Exercise instructions
Search the material below for "value" and copy every line where it occurs.

== Segment start ==

Design cu_engine, start of the top module:
module cu_engine (
    input  clk, nrst,
    input  [71:0] filter, 
    input  [23:0] data_in,
    input  [ 8:0] pe_en_ctrl,
    output [15:0] pe_out
);
clock: 3.55 ns
lec_check: 0
abc_area: 1
cap_margin: 20
cell_pad_in_sites_detail_placement: 0
cell_pad_in_sites_global_placement: 3
core_aspect_ratio: 0.78
core_margin: 2
core_utilization: 32
cts_cluster_diameter: 222
cts_cluster_size: 98
gpl_routability_driven: 0
gpl_timing_driven: 0
max_routing_layer: met5
min_routing_layer: met1
place_density: 0.38
setup_slack_margin: -0.33
slew_margin: 0
tns_end_percent: 15
run.sh (not shown) runs the stock make flow with config.mk's settings and CLKGATE_MAP_FILE=.
The first run completed and failed the layout checks on negative setup slack.
Then changed:
- ABC_AREA: 1 -> unset
- CELL_PAD_IN_SITES_DETAIL_PLACEMENT: 0 -> unset
- CELL_PAD_IN_SITES_GLOBAL_PLACEMENT: 3 -> unset
- CORE_ASPECT_RATIO: 0.78 -> unset
- CORE_UTILIZATION: 32 -> 11
- CTS_CLUSTER_DIAMETER: 222 -> unset
- CTS_CLUSTER_SIZE: 98 -> unset
- GPL_ROUTABILITY_DRIVEN: 0 -> unset
- GPL_TIMING_DRIVEN: 0 -> unset
- MAX_ROUTING_LAYER: met5 -> unset
- MIN_ROUTING_LAYER: met1 -> unset
- PLACE_DENSITY: 0.38 -> unset
- SETUP_SLACK_MARGIN: -0.33 -> unset
- SLEW_MARGIN: 0 -> 20
- TNS_END_PERCENT: 15 -> unset
- clock period: 3.55 -> 7.95 ns (I/O delays scaled with it)
Result: The new run went through all stages and came out clean. Area after synthesis shrinks by 5.9%. Die size grows to 2.7 times its value. Routed wire length shrinks by 1.9%. Sequential share of layout area shrinks by 0.12 points. Worst setup slack is better by 2200 ps. Clock-buffer cell count grows by 1. Global-route usage shrinks by 12 points. Core utilization shrinks by 24 points. Cell count grows by 22%. Clock skew shrinks by 8.1 ps.
Then changed:
- CORE_UTILIZATION: 11 -> 51
- clock period: 7.95 -> 5.78 ns (I/O delays scaled with it)
Effect: The changed run ran to the end with violations: negative setup slack; cell area drops by 7.2%; power grows by 36%; wire length decreases by 21%; die size drops by 78%; non-clock buffer count rises by 96; hold slack gets worse by 7.3 ps; via count goes down by 0.52%; sequential power went up by 39%; setup slack degrades by 810 ps; final cell count came out lower by 39%.
Then changed:
- CORE_UTILIZATION: 51 -> 65
- MAX_ROUTING_LAYER: unset -> met4
- clock period: 5.78 -> 5.19 ns (I/O delays scaled with it)
Result:
- The changed run reached the layout checks and failed them: negative setup slack
- combinational power is higher by 27%
- final area went up by 3.9%
- worst setup slack gets worse by 440 ps
- clock-buffer cell count came out higher by 3
- wire length climbs by 1.2%
- worst hold slack is worse by 12 ps
- total power rose by 24%
- first-iteration DRC count is higher by 2.7%
Then changed:
- ABC_AREA: unset -> 1
- CORE_UTILIZATION: 65 -> 68
- MAX_ROUTING_LAYER: met4 -> unset
- PLACE_DENSITY: unset -> 0.36
- clock period: 5.19 -> 6.8 ns (I/O delays scaled with it)
Result: The new run finished clean. Setup slack gets better by 860 ps. Routed wire length grows by 6.3%. Power shrinks by 32%. Combinational power shrinks by 34%. First-iteration DRC count grows by 83%. Clock skew grows by 3.6 ps.
Then changed:
- CORE_UTILIZATION: 68 -> 72
- SETUP_SLACK_MARGIN: unset -> 1.22
- TNS_END_PERCENT: unset -> 5
=>
- The changed run ran to the end with no violations
- setup slack is better by 750 ps
- wire length barely changes
- area after synthesis is unchanged

Setup of run A:
The RTL this note starts from:
==> flow/design.v <==
module pe (
    input clk, en,
    input      [7:0] a, b,
    output reg [15:0] out
);
    always @(posedge clk) begin
        if (en) begin
            out <= a*b;
        end else begin  
            out <= 0;
        end
    end
endmodule
module cu_engine (
    input  clk, nrst,
    input  [71:0] filter, 
    input  [23:0] data_in,
    input  [ 8:0] pe_en_ctrl,
    output [15:0] pe_out
);
    reg [23:0] dff [0:1];
    wire [143:0] psum;
    pe pe00 (.clk(clk), .en(pe_en_ctrl[0]), .a(data_in[ 7: 0]), .b(filter[ 7: 0]), .out(psum[15: 0]));
    pe pe10 (.clk(clk), .en(pe_en_ctrl[1]), .a(data_in[15: 8]), .b(filter[15: 8]), .out(psum[31:16]));
    pe pe20 (.clk(clk), .en(pe_en_ctrl[2]), .a(data_in[23:16]), .b(filter[23:16]), .out(psum[47:32]));
    pe pe01 (.clk(clk), .en(pe_en_ctrl[3]), .a(dff[0][ 7: 0]), .b(filter[31:24]), .out(psum[63:48]));
    pe pe11 (.clk(clk), .en(pe_en_ctrl[4]), .a(dff[0][15: 8]), .b(filter[39:32]), .out(psum[79:64]));
    pe pe21 (.clk(clk), .en(pe_en_ctrl[5]), .a(dff[0][23:16]), .b(filter[47:40]), .out(psum[95:80]));
    pe pe02 (.clk(clk), .en(pe_en_ctrl[6]), .a(dff[1][ 7: 0]), .b(filter[55:48]), .out(psum[111: 96]));
    pe pe12 (.clk(clk), .en(pe_en_ctrl[7]), .a(dff[1][15: 8]), .b(filter[63:56]), .out(psum[127:112]));
    pe pe22 (.clk(clk), .en(pe_en_ctrl[8]), .a(dff[1][23:16]), .b(filter[71:64]), .out(psum[143:128]));
    always @(posedge clk) begin
        if (!nrst) begin
            dff[0] <= 0;
            dff[1] <= 0;
        end else begin
            dff[0] <= data_in;
            dff[1] <= dff[0]; 
        end
    end
    assign pe_out = psum[15:0] + psum[31:16] + psum[47:32] + psum[63:48] + psum[79:64] + psum[95:80] + psum[111:96] + psum[127:112] + psum[143:128];
endmodule
export LEC_CHECK = 0
export ABC_AREA = 1
export CAP_MARGIN = 0
export CELL_PAD_IN_SITES_DETAIL_PLACEMENT = 0
export CELL_PAD_IN_SITES_GLOBAL_PLACEMENT = 3
export CORE_ASPECT_RATIO = 0.91
export CORE_MARGIN = 2
export CORE_UTILIZATION = 32
export CTS_CLUSTER_DIAMETER = 210
export GPL_ROUTABILITY_DRIVEN = 0
export GPL_TIMING_DRIVEN = 1
export MAX_ROUTING_LAYER = met4
export MIN_ROUTING_LAYER = met1
export SETUP_SLACK_MARGIN = 0.21
export SLEW_MARGIN = 20
export TNS_END_PERCENT = 60
create_clock -name core_clock -period 10.6 [get_ports {clk}]
Setup changes, run A to run B
Settings: removing CTS_CLUSTER_DIAMETER (formerly 210); changing CELL_PAD_IN_SITES_GLOBAL_PLACEMENT from 3 to 0; removing TNS_END_PERCENT (formerly 60); changing CORE_UTILIZATION from 32 to 66; changing SETUP_SLACK_MARGIN from 0.21 to 0.84; changing CAP_MARGIN from 0 to 20; removing ABC_AREA (formerly 1); changing the clock period (ns, I/O delays scaled along) from 10.6 to 5.32.
[summary]
- | register area | run B vs run A | ≈ equal |
- What the final checks of run B revealed, after a flow that finished every stage, was a layout that fails on negative setup slack.
- Comparing run A and run B, the lower clock tree skew after final layout is on run B.
- Looking at routed metal-1 wire length, run B sits 31% lower than run A does.
- Diff run A -> run B: utilization increased by 45 points relative to the old numbers; count of cell instances traversed by the critical path increased by 2 relative to the old numbers; global-route usage increased by 14 points relative to the old numbers.
- The run showing the smaller power share of the combinational group is run A.
- Of run A and run B, the run reporting the lower total non-filler cell area in the finished layout was run A.
- Run B: number of cells on the worst hold path 1 below run A
> inputs changed (run B -> run C)
Settings: CORE_UTILIZATION: 66 -> 68; SETUP_SLACK_MARGIN: 0.84 -> unset; MAX_ROUTING_LAYER: met4 -> met5; CORE_MARGIN: 2 -> 3; CTS_CLUSTER_SIZE: unset -> 33; the clock period (ns, I/O delays scaled along): 5.32 -> 2.13.
--- outcome ---
- Against run B, vertical die dimension in run C fell slightly.
- Compared with run B, run C shows a worst slack at placement that is 2.58 ns lower.
- Run C | ERROR | global routing
- Ran to the end and failed final checks on negative setup slack: run B.
- Between run B and run C, pre-placement core utilization increased.
- | post-CTS setup buffer count | run C vs run B | 62 higher |
- Going from run B to run C, die size fell by 400 µm², detailed placer's ending HPWL rose by 11%, number of enable flip-flop cells stayed essentially flat.
- Comparing run C against run B, there is no change at all in count of boundary I/O pins.
What run D does differently from run C at the input level:
Settings: removing CELL_PAD_IN_SITES_GLOBAL_PLACEMENT (formerly 0); removing MAX_ROUTING_LAYER (formerly met5); removing CELL_PAD_IN_SITES_DETAIL_PLACEMENT (formerly 0); removing MIN_ROUTING_LAYER (formerly met1); removing GPL_ROUTABILITY_DRIVEN (formerly 0); changing CORE_MARGIN from 3 to 2; changing CORE_UTILIZATION from 68 to 44; removing GPL_TIMING_DRIVEN (formerly 1); removing CORE_ASPECT_RATIO (formerly 0.91); removing CTS_CLUSTER_SIZE (formerly 33); changing the clock period (ns, I/O delays scaled along) from 2.13 to 6.07.
[summary]
- Run D | stages: all done | timing, DRC, antenna: all pass
- Taking run C as the reference, in run D setup slack at placement picked up an extra 2.79 ns; row count picked up an extra about 32%; die outline width picked up an extra 37 µm.
- NOTE: number of setup buffers added after CTS in run D falls short of that of run C
- Across both runs, effective utilization at floorplan was lower for run D than for run C.
- Die: run D bigger than run C
- Run D against run C: placement-stage cell area down about 13%; post-cts repair resize count saw a decrease; detailed-placement wirelength estimate fell 5800 µm.

== build 86 ==
RTL: the design.v shown in full above, as it stands there.
Settings: LEC_CHECK=0, CAP_MARGIN=15, CORE_MARGIN=2, CORE_UTILIZATION=68, CTS_CLUSTER_DIAMETER=362, CTS_CLUSTER_SIZE=61, HOLD_SLACK_MARGIN=-0.09, MAX_ROUTING_LAYER=met4, SETUP_SLACK_MARGIN=1.0, SLEW_MARGIN=20, TNS_END_PERCENT=5; clock period 3.99 ns.
STATUS run=build 86 STAGES=ALL_DONE FINAL_CHECKS=FAILED CAUSE=setup timing
#### Input delta (build 34 over build 86)
- a change of CTS_CLUSTER_SIZE from 61 to 35
- a deleted TNS_END_PERCENT that had been 5
- a change of CTS_CLUSTER_DIAMETER from 362 to 29
- a deleted HOLD_SLACK_MARGIN that had been -0.09
--- outcome ---
Build 34 | ERROR | global routing (5_1_grt)
Between build 86 and build 34, the difference in number of distinct library cells after synthesis is negligible.
Build 86 and build 34 ended up with roughly the same net count after synthesis.
The number of placed instances, taps included was comparable across build 86 and build 34.
The lower quantity of gates resized following cts of build 86 and build 34 is in build 86.
Chip area estimate from yosys synthesis: build 34 vs build 86 identical
Sort build 86 and build 34 by worst slack after detailed placement, descending, and build 34 comes first.
From build 86 to build 34, synthesized instance count did not move at all.
Edits applied to the flow inputs when going from build 34 to build 61:
- clearing MAX_ROUTING_LAYER, which used to be met4
- swapping 15 for 20 in CAP_MARGIN
- swapping 68 for 40 in CORE_UTILIZATION
- clearing CTS_CLUSTER_SIZE, which used to be 35
- clearing SETUP_SLACK_MARGIN, which used to be 1.0
- clearing CTS_CLUSTER_DIAMETER, which used to be 29
- swapping 3.99 for 6.2 in the clock period (ns, I/O delays scaled along)
==> results <==
Build 61 completed; timing, DRC and antenna clean
Build 61: number of standard-cell rows in the floorplan is about 30% higher than what build 34 reported.
Summary — setup slack after placement, build 61 relative to build 34: higher, by 1360 ps.
Higher total placed cells including tap cells goes to build 34 over build 61.
Build 61 against build 34: sum of net half-perimeters after detailed placement went down 8.9%; number of gates given a new drive strength after cts went down 825; vertical extent of the die went up about 30%.
Going from build 34 to build 61, the die area was enlarged.
diff inputs: build 61 => build 45
- an added CTS_CLUSTER_DIAMETER of 334
- an added TNS_END_PERCENT of 35
- an added CTS_CLUSTER_SIZE of 98
Findings:
Changes observed in build 45 relative to build 61: routed via count has remained practically unchanged; highest clock rate has increased; flip-flop and latch count has remained practically unchanged; multi-input combinational area share has remained practically unchanged.
Changes in build 87 relative to build 45:
- putting PLACE_DENSITY_LB_ADDON at 0.07 where nothing was set
- clearing CTS_CLUSTER_SIZE, which used to be 98
- swapping 2 for 9 in CORE_MARGIN
- clearing TNS_END_PERCENT, which used to be 35
- clearing CTS_CLUSTER_DIAMETER, which used to be 334
--- outcome ---
- The clock edge transition at the registers on the reported setup and hold paths on build 45 is in line with that on build 87.
- Higher worst path setup slack after routing was reported by build 45, not build 87.
- Combined global-route utilization of all metal layers: build 87 vs build 45 down 1.3 points

== job 5693 ==
// cu_engine: RTL as listed in full above, without the edits since
make LEC_CHECK=0 CAP_MARGIN=20 CORE_MARGIN=2 CORE_UTILIZATION=66 CTS_CLUSTER_DIAMETER=330 CTS_CLUSTER_SIZE=99 PLACE_DENSITY=0.35 SLEW_MARGIN=20 TNS_END_PERCENT=5 finish   # period 3.81 ns
Job 5693 -> stages 100% | layout checks FAIL | setup timing
diff inputs: job 5693 => job 3751
- changing CORE_UTILIZATION from 66 to 71
- setting SETUP_SLACK_MARGIN to -0.19 for the first time
- setting ABC_AREA to 1 for the first time
Findings:
Job 3751 has more setup slack than job 5693.
Number of buffers and inverters on the critical path ends up higher on job 5693.
Stage delay of the slowest cell on the critical path up 0.14 ns in job 3751 wrt job 5693
Although it ran to completion, job 3751 produced a layout that fails the final checks because of setup timing.
Going from job 5693 to job 3751, worst slack at placement grows by 0.26 ns.
A standard cell with the maximum stage delay on the critical path of sky130_fd_sc_hd__fa_2 is what job 3751 shows, while sky130_fd_sc_hd__fa_1 belongs to job 5693.
Job 3751: hold slack 0.022 ns below job 5693

Setup of pepper:
RTL: the design.v shown in full above, as it stands there.
clock: 8.76 ns
lec_check: 0
abc_area: 0
cap_margin: 0
cell_pad_in_sites_detail_placement: 1
cell_pad_in_sites_global_placement: 0
core_margin: 5
core_utilization: 24
cts_cluster_diameter: 399
gpl_routability_driven: 0
hold_slack_margin: 0.2
max_routing_layer: met4
min_routing_layer: met1
place_density: 0.58
setup_slack_margin: 2.18
slew_margin: 5
> inputs changed (pepper -> cedar)
- CELL_PAD_IN_SITES_DETAIL_PLACEMENT: 1 -> unset
- SETUP_SLACK_MARGIN: 2.18 -> unset
- CORE_UTILIZATION: 24 -> 72
- MAX_ROUTING_LAYER: met4 -> unset
- MIN_ROUTING_LAYER: met1 -> unset
- CTS_CLUSTER_SIZE: unset -> 11
- SLEW_MARGIN: 5 -> 20
- HOLD_SLACK_MARGIN: 0.2 -> 0.29
- ABC_AREA: 0 -> 1
- CTS_CLUSTER_DIAMETER: 399 -> unset
- CELL_PAD_IN_SITES_GLOBAL_PLACEMENT: 0 -> unset
- CORE_MARGIN: 5 -> 2
- TNS_END_PERCENT: unset -> 10
- PLACE_DENSITY: 0.58 -> unset
- the clock period (ns, I/O delays scaled along): 8.76 -> 3.7
Findings:
The flow completed for cedar, but it is not clean: the layout still shows setup timing.
Power: cedar draws more than pepper
Diff pepper -> cedar: register-to-register slack decreased 4.65 ns; initial standard-cell utilization of the core increased 49 points.
cedar against pepper: count of placed standard cells including taps up 6.8%, buffer count from post-CTS setup fixing down 2, relative slew slack down 8.1 points.
cedar vs pepper, uppermost signal routing layer after detailed routing: met5 vs met4
What ember does differently from cedar at the input level:
- CTS_CLUSTER_SIZE: 11 -> 50
- CAP_MARGIN: 0 -> 20
- MAX_ROUTING_LAYER: unset -> met4
- PLACE_DENSITY: unset -> 0.67
- ABC_AREA: 1 -> unset
- GPL_ROUTABILITY_DRIVEN: 0 -> unset
- TNS_END_PERCENT: 10 -> unset
- HOLD_SLACK_MARGIN: 0.29 -> unset
- the clock period (ns, I/O delays scaled along): 3.7 -> 5.11
### Flow results
ember finished every stage; the final checks, however, were not passed, the failures being setup timing. Register area: ember vs cedar, no meaningful difference. The synthesized cell count in ember is 0.74 times that in cedar. Summary: with cedar as the reference, final cell count in ember moved down by more than 10%. Clock latency of the later-clocked register in the worst-skew pair ends up lower on ember.
The following lists how xenon was set up differently from ember:
- MAX_ROUTING_LAYER no longer set, was met4
- TNS_END_PERCENT now 10, previously not set
- CTS_CLUSTER_SIZE no longer set, was 50
- GPL_ROUTABILITY_DRIVEN now 0, previously not set
- PLACE_DENSITY no longer set, was 0.67
- ABC_AREA now 1, previously not set
- the clock period (ns, I/O delays scaled along) now 3.7, was 5.11
[summary]
- Layout checks on xenon: not met. Flow itself completed; violations: setup timing.
- Between ember and xenon, the flow reports length of routed wiring on met1 increasing by more than 10%.
- Between ember and xenon, the count of buffers not belonging to the clock network in the layout is higher for xenon.
- Top routing layer in use: met5 -> xenon, met4 -> ember
- ember → xenon: cell area after layout saw an increase; multi-input logic portion of the cell area saw a decrease.
- Comparing the two runs side by side, xenon comes out behind ember on first-pass GRT wire length.
- xenon vs. ember: number of antenna cells inserted -2; cell count +28%; power spent charging and discharging nets +98%; setup slack -1.0 ns; power in combinational cells +86%.
- Relative to ember, the sequential share of layout area of xenon is lower by 1.1 points.
#### Input delta (indigo over xenon)
- GPL_ROUTABILITY_DRIVEN no longer set, was 0
- TNS_END_PERCENT no longer set, was 10
- ABC_AREA no longer set, was 1
- CORE_UTILIZATION now 66, was 72
- the clock period (ns, I/O delays scaled along) now 5.08, was 3.7
--- outcome ---
- The flow for indigo finished, though final verification flagged setup timing.
- Final-report setup violation count down 92 in indigo wrt xenon
- Looking at combinational power across indigo and xenon, the one that comes out higher is xenon.
- Measured against xenon, the average wire per cell in the routed design of indigo comes out at 0.883 times the reference value.
- Comparing indigo and xenon, the lower relative contribution of sequential cells to total power is on xenon.
- Diff xenon -> indigo | setup slack at placement | increase of 0.72 ns
- Taking indigo as 1.0, xenon lands at 3.6 on first-iteration DRC count.
No activity file was given, so power comes from the tool's default toggle rates.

== Segment end ==

Your solution
Result: The new run went through all stages and came out clean. Area after synthesis shrinks by 5.9%. Die size grows to 2.7 times its value. Routed wire length shrinks by 1.9%. Sequential share of layout area shrinks by 0.12 points. Worst setup slack is better by 2200 ps. Clock-buffer cell count grows by 1. Global-route usage shrinks by 12 points. Core utilization shrinks by 24 points. Cell count grows by 22%. Clock skew shrinks by 8.1 ps.
- Measured against xenon, the average wire per cell in the routed design of indigo comes out at 0.883 times the reference value.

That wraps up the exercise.